Pull requests (for contributors)

Test your changes:
- Execute the full CI locally on your machine before publishing
- Verify that the perplexity and the performance are not affected negatively by your changes (use llama-perplexity and llama-bench)
- If you modified the ggml source, run the test-backend-ops tool to check whether different backend implementations of the ggml operators produce consistent results (this requires access to at least two different ggml backends)
- If you modified a ggml operator or added a new one, add the corresponding test cases to test-backend-ops
Consider allowing write access to your branch for faster reviews, as reviewers can push commits directly
If your PR becomes stale, don't hesitate to ping the maintainers in the comments

Pull requests (for collaborators)

Squash-merge PRs
Use the following format for the squashed commit title: <module> : <commit title> (#<issue_number>).
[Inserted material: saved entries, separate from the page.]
From an optimization exercise on the open Yosys and OpenROAD flow, aimed at small area, a short achievable clock period and few clock cycles; shortcuts taken in it are not production practice.

Setup of fjord:
Design bfx_core, start of the top module:
module bfx_core (
    input  wire         clk,
    input  wire         rst,
    input  wire         cmd_valid,
    output wire         cmd_ready,
    input  wire [127:0] cmd_hdr,
    input  wire         pay_valid,
    output wire         pay_ready,
    input  wire [7:0]   pay_data,
    output wire         rsp_valid,
    input  wire         rsp_ready,
    output wire [7:0]   rsp_status,
    output wire [31:0]  rsp_value,
    output wire [31:0]  rsp_rlen,
    output wire         res_valid,
    input  wire         res_ready,
    output wire [7:0]   res_data
);
    localparam [7:0] OP_WRAP        = 8'h01, OP_ALLOCATE     = 8'h02,
                     OP_REMAINING   = 8'h03, OP_FLIP         = 8'h04,
                     OP_GET_BITS    = 8'h10, OP_GET_BITS_AT  = 8'h11,
                     OP_GET_BYTES   = 8'h12, OP_GET_BYTES_AT = 8'h13,
                     OP_PUT_BITS    = 8'h20, OP_PUT_BITS_AT  = 8'h21,
                     OP_PUT_BYTES   = 8'h22, OP_PUT_BYTES_AT = 8'h23,
                     OP_PUT_INT     = 8'h24, OP_PUT_SHORT    = 8'h25,
                     OP_ARRAY       = 8'h30, OP_USED_ARRAY   = 8'h31,
                     OP_PICK_MIDDLE = 8'h40, OP_PICK_LEFT    = 8'h41,
                     OP_PICK_RIGHT  = 8'h42, OP_RIGHT_MASK   = 8'h43,
                     OP_LEFT_MASK   = 8'h44;
    localparam [2:0] ST_OK = 3'd0, ST_INVALID_ARG = 3'd1, ST_OUT_OF_RANGE = 3'd2,
                     ST_ILLEGAL = 3'd3, ST_NO_BUFFER = 3'd4, ST_CAPACITY = 3'd5;
    reg         valid;
    reg [5:0]   len;           
    reg [2:0]   cap3;          
    reg [2:0]   pad;           
  ...
Size in the first run: about 3200 cells after synthesis, about 370 flip-flops, roughly 230 I/O pins, about 26000 sq um of cells after synthesis.
clock: 10.0 ns
lec_check: 0
abc_area: 1
cap_margin: 10
core_margin: 2
core_utilization: 40
setup_slack_margin: 5
slew_margin: 10
standard.sh (not shown) runs the stock make flow with config.mk's settings and CLKGATE_MAP_FILE= SYNTH_SCRIPT=/design/flow/synth_recipe.tcl, a recipe that flattens the netlist after the stock synthesis.
==> flow/flow/run.sh <==
#!/bin/bash
# Layout flow: the standard ORFS flow (same synthesis script, same
# config.mk and SDC) with these changes:
#  - port buffers of sky130_fd_sc_hd__buf_2 instead of the default pick;
#  - CTS without dummy loads;
#  - cap and slew margins of 10 percent.
set -euo pipefail
W=$PWD
make -C "$FLOW_HOME" DESIGN_CONFIG="$FLOW_CONFIG" WORK_HOME="$W/orfs" CLKGATE_MAP_FILE= \
    SYNTH_SCRIPT="$W/synth_recipe.tcl" ABC_AREA=1 CAP_MARGIN=10 CORE_MARGIN=2 \
    CORE_UTILIZATION=40 SETUP_SLACK_MARGIN=6 SLEW_MARGIN=10 \
    BUFFER_PORTS_ARGS="-buffer_cell sky130_fd_sc_hd__buf_2" \
    CTS_ARGS="-sink_clustering_enable -repair_clock_nets -dont_use_dummy_load" \
    finish > "$W/make_finish.log" 2>&1
: # left out here: write the final layout as DEF
#### Input delta (yarrow over fjord)
diff --git a/flow/design.v b/flow/design.v
--- a/flow/design.v
+++ b/flow/design.v
@@ -31,12 +31,13 @@
                      ST_ILLEGAL = 3'd3, ST_NO_BUFFER = 3'd4, ST_CAPACITY = 3'd5;
     reg         valid;
     reg [5:0]   len;           
     reg [2:0]   cap3;          
     reg [2:0]   pad;           
     reg [8:0]   pos;           
+    reg [8:0]   rem;           
     reg [255:0] store;
     reg         cmd_rdy;       
     reg         rsp_v;
     reg [2:0]   r_status;
     reg [8:0]   r_value;
     reg [5:0]   r_rlen;
@@ -110,13 +111,14 @@
     wire        clr      = c1 && ok_r && k_alloc;
     wire [7:0]  we_v     = clr ? 8'h00 : (k[0] ? mrg[7:0]  : mrg[15:8]);
     wire [7:0]  wo_v     = clr ? 8'h00 : (k[0] ? mrg[15:8] : mrg[7:0]);
     wire [3:0]  nr_at    = (bl[2:0] == 3'd0) ? 4'd8 : {1'b0, bl[2:0]};
     wire [3:0]  p_delta  = wact ? chunk : (c1 && k_getat) ? nr_at : 4'd8;
     wire [3:0]  pn_lo    = {1'b0, ptr[2:0]} + p_delta[3:0];
-    wire [8:0]  ptr_nx   = {ptr[8:3] + {5'd0, pn_lo[3]}, pn_lo[2:0]};
+    wire [5:0]  ptr_hi1  = ptr[8:3] + 6'd1;
+    wire [8:0]  ptr_nx   = {pn_lo[3] ? ptr_hi1 : ptr[8:3], pn_lo[2:0]};
     wire [8:0]  at_end  = r_value;
     wire        at_in   = b_hi_z && (ptr[7:3] < len) && (at_end <= len8);
     wire        at_abs  = (at_end <= len8p);
     wire        at_bad  = c1 && k_at && ok_r && !(at_in && (at_abs || !k_w));
     wire        mv      = c1 && ok_r && k_seq;
     wire [8:0]  pos_add = pos + bl;
@@ -181,13 +183,12 @@
     wire        a_le8   = (A[31:4] == 28'd0) && (A[3:0] <= 4'd8);
     wire        a_le16  = (A[31:5] == 27'd0) && (A[4:0] <= 5'd16);
     wire        a_le32  = (A[31:6] == 26'd0) && (A[5:0] <= 6'd32);
     wire        a_le256 = a_small && (a9 <= 9'd256);
     wire [8:0]  len8    = {len, 3'b000};
     wire [8:0]  len8p   = len8 - {6'd0, pad};
-    wire [8:0]  rem     = len8p - pos;
     wire        rem_lt  = !(a_small && (a9 <= rem));
     wire        in_stor = 1'b1;                            
     wire        abs_ok  = 1'b1;
     wire        gt_dlen = a_small && (C[31:6] == 26'd0) && (a9 > {C[5:0], 3'b000});
     wire        gt_full = (C[31:28] == 4'd0) && ({A[30:3], A[2:0] != 3'd0} > {C[27:0], 1'b0});
     wire        pb_big  = (op == OP_PUT_BYTES || op == OP_PUT_BYTES_AT) && !a_neg && !a_small;
@@ -287,13 +288,14 @@
     endfunction
     wire [7:0] s0       = store[255:248];
     wire [7:0] arr_mask = top_mask(cap3);
     wire [7:0] use_mask = top_mask(pos[2:0]);
     wire [7:0] lmask    = k_arr ? arr_mask : k_used ? use_mask : 8'hFF;
     wire [7:0] s0_arr   = s0 & ((len == 6'd1) ? arr_mask : 8'hFF);
-    wire [7:0] s0_used  = s0 & ((used_len == 6'd1) ? use_mask : 8'hFF);
+    wire       used_one = (pos[8:4] == 5'd0) && (pos[3] ? (pos[2:0] == 3'd0) : (pos[2:0] != 3'd0));
+    wire [7:0] s0_used  = s0 & (used_one ? use_mask : 8'hFF);
     wire [4:0] as_lo    = {1'b0, B[3:0]} + {1'b0, a9[3:0]};
     wire [4:0] as_h0    = B[8:4] + a9[8:4];
     wire [4:0] as_h1    = B[8:4] + a9[8:4] + 5'd1;
     wire [8:0] at_sum   = {as_lo[4] ? as_h1 : as_h0, as_lo[3:0]};
     wire [3:0] h_lo     = {1'b0, pos[2:0]} + {1'b0, a9[2:0]};
     wire       h_cy     = h_lo[3] || (a9[2:0] == 3'd0);
@@ -332,13 +334,13 @@
             cmd_rdy  <= 1'b0;
             c1       <= 1'b1;
             ok_r     <= ok;
             rsp_v    <= !(is_getat || is_putat || pb_big);
             k_big    <= pb_big;
             big_gt   <= gt_full;
-            res_v    <= (is_gbyt || is_arr || is_used) && (rlen != 6'd0);
+            res_v    <= (is_gbyt && a9 != 9'd0) || is_arr || (is_used && pos != 9'd0);
             pay_rdy  <= is_pay && !c_z && !is_putat;
             k_at     <= is_getat || is_putat;
             b_hi_z   <= (B[31:8] == 24'd0);
             r_status <= status;
             r_value  <= (is_getat || is_putat) ? at_sum : value;
             r_rlen   <= rlen;
@@ -388,12 +390,20 @@
                     len   <= bl[8:3] + {5'd0, bl[2:0] != 3'd0};
                     cap3  <= bl[2:0];
                     pad   <= 3'd0 - bl[2:0];
                 end
                 if (k_flip && pos[2:0] != 3'd0)
                     pad <= 3'd0 - pos[2:0];
+                if (k_wrap)
+                    rem <= {creg[5:0], 3'b000};
+                if (k_alloc)
+                    rem <= bl;                   
+                if (k_flip)
+                    rem <= len8 - {6'd0, (pos[2:0] != 3'd0) ? 3'd0 - pos[2:0] : pad};
+                if (k_seq)
+                    rem <= rem - bl;
             end
             if (pay_fire)
                 creg <= creg - 32'd1;
             if (wen) begin
                 bl <= bl_nx;
                 if (bl_last)
==> comparison <==
The number of clock sinks of yarrow exceeds that of fjord by 2.4%.
Biggest fanout along the worst timing path on yarrow is up relative to fjord.
From fjord to yarrow the numbers moved as follows: hold slack now sits higher, post-route clock period utilization decreased 2.0 points, detailed-routing iteration count for the pre-antenna-repair pass went up by 3, first-iteration DRC count dropped 11%, met3 demand-to-capacity share in global routing went down.
Compared with fjord, in yarrow fraction of area in clock buffers and inverters closely matched the old numbers; filler cell count increased by 360 relative to the old numbers; number of nets with antenna violations after routing closely matched the old numbers.
yarrow ended up with more standard cells than fjord.
Per the comparison of yarrow with fjord, mean area per synthesized cell decreased 0.068 sq um, multi-input combinational area share picked up an extra 0.89 points.
Function was not checked in any run of this note: the RTL went through the layout flow alone.

static timing again, ports no longer ideal:
Ports are ideal in the flow. The routed layouts listed here were re-timed in OpenROAD. Step 1, drivers: a clkbuf_16 drives clk and a buf_2 each remaining input, both assumed. Step 2 also shifts input and output timing later by t, the mid clock arrival at the registers, as if the neighbouring blocks saw the same clock. Three values: no drivers, after step 1, after step 2; two values: the first two.
run	t (ns)	setup slack, ns	cell pins on the clock port's net
fjord	0.627	5.786 / 5.786 / 5.467	1
yarrow	0.610	5.984 / 6.024 / 5.414	1
After both steps every run listed still meets setup and hold. For yarrow, which loses most, drivers alone change the setup slack by +0.040 ns; drivers and shift together by -0.570 ns.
For example: utils : fix typo in utils.py (#1234)
Optionally pick a <module> from here: https://github.com/ggerganov/llama.cpp/wiki/Modules
Consider adding yourself to CODEOWNERS

Coding guidelines

Avoid adding third-party dependencies, extra files, extra headers, etc.
Always consider cross-compatibility with other operating systems and architectures
Avoid fancy-looking modern STL constructs, use basic for loops, avoid templates, keep it simple
Vertical alignment makes things more readable and easier to batch edit
Clean-up any trailing whitespaces, use 4 spaces for indentation, brackets on the same line, void * ptr, int & a
Use sized integer types in the public API
Declare structs with struct foo {} instead of typedef struct foo {} foo
- In C++ code omit the struct keyword whenever it is not necessary
[!NOTE] This guideline is yet to be applied to the llama.cpp codebase. New code should follow this guideline.
Try to follow the existing patterns in the code (indentation, spaces, etc.). In case of doubt use clang-format to format the added code
Tensors store data in row-major order. We refer to dimension 0 as columns, 1 as rows, 2 as matrices
Matrix multiplication is unconventional: C = ggml_mul_mat(ctx, A, B) means $C^T = A B^T \Leftrightarrow C = B A^T.$

Preprocessor directives
- (TODO: add guidelines with examples and apply them to the codebase)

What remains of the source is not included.